- Born: 1832
- Died: 1909 (aged 76–77)
- Occupation: Architect
- Buildings: St Mary's Church, Selly Oak

= Edward Holmes (architect) =

British architect

Edward Holmes (1832–1909) was a British architect from Birmingham, England.

==Family==
He was the son of Edward Holmes and Elisa Henrietta Roulet, christened on 7 September 1832 in St Mary's Church, Moseley. He was educated at Birmingham Free Grammar School.

He married Mary Ann Briggs on 7 October 1856 at St Mary's Church, Moseley. Mary Ann was the daughter of Samuel and Elizabeth Briggs. There were three children: Elizabeth Henriette Holmes (1857 - 1944), Edward Briggs Holmes (1858 - 1920) and Gertrude Fanny Holmes (1861–1938).
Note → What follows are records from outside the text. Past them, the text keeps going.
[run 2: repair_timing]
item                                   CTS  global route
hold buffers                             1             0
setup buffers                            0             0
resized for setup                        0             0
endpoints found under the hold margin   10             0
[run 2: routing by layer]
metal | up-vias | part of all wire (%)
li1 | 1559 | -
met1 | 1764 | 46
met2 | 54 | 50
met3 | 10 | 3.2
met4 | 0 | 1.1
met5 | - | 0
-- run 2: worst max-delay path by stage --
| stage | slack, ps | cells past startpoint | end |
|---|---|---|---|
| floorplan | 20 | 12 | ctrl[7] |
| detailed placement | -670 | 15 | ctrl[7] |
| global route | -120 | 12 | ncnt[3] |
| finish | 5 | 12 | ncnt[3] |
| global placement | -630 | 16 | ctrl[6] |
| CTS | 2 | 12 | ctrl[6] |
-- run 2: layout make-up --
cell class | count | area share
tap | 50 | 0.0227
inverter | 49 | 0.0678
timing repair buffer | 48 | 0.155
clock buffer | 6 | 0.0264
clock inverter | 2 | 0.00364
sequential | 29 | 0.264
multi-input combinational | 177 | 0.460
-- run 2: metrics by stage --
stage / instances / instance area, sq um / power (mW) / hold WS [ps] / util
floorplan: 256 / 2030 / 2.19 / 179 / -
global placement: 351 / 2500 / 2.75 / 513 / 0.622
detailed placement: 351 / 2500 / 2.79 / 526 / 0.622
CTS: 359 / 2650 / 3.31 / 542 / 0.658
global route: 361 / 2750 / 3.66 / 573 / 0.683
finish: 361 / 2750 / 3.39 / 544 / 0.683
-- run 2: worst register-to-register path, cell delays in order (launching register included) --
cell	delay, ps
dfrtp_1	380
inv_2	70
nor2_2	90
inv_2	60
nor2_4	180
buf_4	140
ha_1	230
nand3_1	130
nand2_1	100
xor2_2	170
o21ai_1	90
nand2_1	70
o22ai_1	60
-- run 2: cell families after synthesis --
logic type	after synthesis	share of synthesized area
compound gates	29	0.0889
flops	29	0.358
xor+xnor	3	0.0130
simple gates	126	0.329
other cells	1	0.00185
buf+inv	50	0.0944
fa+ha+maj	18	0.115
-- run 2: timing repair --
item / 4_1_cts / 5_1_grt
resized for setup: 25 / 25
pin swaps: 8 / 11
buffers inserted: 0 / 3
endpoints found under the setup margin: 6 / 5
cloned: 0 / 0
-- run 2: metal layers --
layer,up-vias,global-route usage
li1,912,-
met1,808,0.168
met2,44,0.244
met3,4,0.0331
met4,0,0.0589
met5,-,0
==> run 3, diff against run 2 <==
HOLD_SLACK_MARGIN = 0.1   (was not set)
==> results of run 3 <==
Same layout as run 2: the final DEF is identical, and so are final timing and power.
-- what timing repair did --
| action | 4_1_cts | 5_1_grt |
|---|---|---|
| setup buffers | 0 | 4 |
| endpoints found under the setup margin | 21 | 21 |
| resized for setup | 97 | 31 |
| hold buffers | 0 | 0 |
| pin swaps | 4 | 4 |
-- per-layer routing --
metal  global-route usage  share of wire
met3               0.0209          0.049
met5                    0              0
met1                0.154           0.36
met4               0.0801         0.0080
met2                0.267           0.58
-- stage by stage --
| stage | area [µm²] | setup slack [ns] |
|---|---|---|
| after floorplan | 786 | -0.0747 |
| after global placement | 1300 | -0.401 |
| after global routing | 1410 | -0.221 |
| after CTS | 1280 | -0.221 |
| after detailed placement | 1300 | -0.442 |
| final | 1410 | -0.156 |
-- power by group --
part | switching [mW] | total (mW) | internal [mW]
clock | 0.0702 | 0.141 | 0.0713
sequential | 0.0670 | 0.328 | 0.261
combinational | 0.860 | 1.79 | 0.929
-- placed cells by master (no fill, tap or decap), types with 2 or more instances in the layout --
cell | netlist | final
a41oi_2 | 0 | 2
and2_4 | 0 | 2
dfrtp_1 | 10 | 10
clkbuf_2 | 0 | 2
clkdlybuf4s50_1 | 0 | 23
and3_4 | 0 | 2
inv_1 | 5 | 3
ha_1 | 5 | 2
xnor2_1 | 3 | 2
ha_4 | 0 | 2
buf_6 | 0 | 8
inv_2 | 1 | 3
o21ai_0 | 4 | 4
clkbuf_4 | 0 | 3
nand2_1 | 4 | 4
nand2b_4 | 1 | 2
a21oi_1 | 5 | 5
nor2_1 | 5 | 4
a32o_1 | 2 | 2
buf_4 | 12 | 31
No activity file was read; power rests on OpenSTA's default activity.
$ cat src/rtl/mips_pkg.sv
// Shared constants and types for the MIPS instruction-fetch front end.
package mips_pkg;

  localparam int INSTR_W = 32;
  localparam int ADDR_W  = 32;

  localparam logic [ADDR_W-1:0]  PC_STEP          = 32'd4;
  localparam logic [ADDR_W-1:0]  RESET_PC_DEFAULT = 32'h0000_0000;
  localparam logic [INSTR_W-1:0] NOP              = 32'h0000_0000;

  typedef struct packed {
    logic [ADDR_W-1:0]  pc;
    logic [INSTR_W-1:0] instr;
  } fetch_entry_t;

  function automatic logic [ADDR_W-1:0] word_align(input logic [ADDR_W-1:0] addr);
    return {addr[ADDR_W-1:2], 2'b00};
  endfunction

endpackage

$ cat src/rtl/sync_fifo.sv
// Show-ahead FIFO with flush: head entry is visible on head_data whenever count != 0.
module sync_fifo #(
  parameter int WIDTH = 64,
  parameter int DEPTH = 4
) (
  input  logic                   clk,
  input  logic                   rst,
  input  logic                   flush,
  input  logic                   push,
  input  logic [WIDTH-1:0]       push_data,
  input  logic                   pop,
  output logic [WIDTH-1:0]       head_data,
  output logic [$clog2(DEPTH):0] count
);

  localparam int PTR_W = $clog2(DEPTH);

  logic [WIDTH-1:0] mem_q [DEPTH];
  logic [PTR_W-1:0] rd_ptr_q, rd_ptr_d;
  logic [PTR_W-1:0] wr_ptr_q, wr_ptr_d;
  logic [PTR_W:0]   count_q, count_d;
  logic             do_push, do_pop;

  // Flush wins over both push and pop issued in the same cycle.
  always_comb begin
    do_push  = push && !flush;
    do_pop   = pop && !flush && (count_q != '0);
    rd_ptr_d = rd_ptr_q;
    wr_ptr_d = wr_ptr_q;
    count_d  = count_q;
    if (flush) begin
      rd_ptr_d = '0;
      wr_ptr_d = '0;
      count_d  = '0;
    end else begin
      if (do_push) wr_ptr_d = wr_ptr_q + 1'b1;
      if (do_pop)  rd_ptr_d = rd_ptr_q + 1'b1;
      count_d = count_q + {{PTR_W{1'b0}}, do_push} - {{PTR_W{1'b0}}, do_pop};
    end
  end

  always_ff @(posedge clk or posedge rst) begin
    if (rst) begin
      rd_ptr_q <= '0;
      wr_ptr_q <= '0;
      count_q  <= '0;
    end else begin
      rd_ptr_q <= rd_ptr_d;
      wr_ptr_q <= wr_ptr_d;
      count_q  <= count_d;
    end
  end

  for (genvar gi = 0; gi < DEPTH; gi++) begin : g_entry
    always_ff @(posedge clk or posedge rst) begin
      if (rst) begin
        mem_q[gi] <= '0;
      end else if (do_push && (wr_ptr_q == PTR_W'(gi))) begin
        mem_q[gi] <= push_data;
      end
    end
  end

  assign head_data = mem_q[rd_ptr_q];
  assign count     = count_q;

endmodule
There is a brass plaque in St Mary's Church, Selly Oak to the memory of Mary Ann Holmes aged 31 years, wife of Edward Holmes (Architect of this Church) who died 5 November 1861 and is buried in the Family Vault at St Mary's Church, Moseley.

Holmes married Mary Lavinia Hemming on 27 May 1863 in Alvechurch. They had a further 11 children.

He was for many years architect to the King's Norton School Board, and to King's Norton District Council. For this and for the Aston and Handsworth Boards he designed a number of school buildings.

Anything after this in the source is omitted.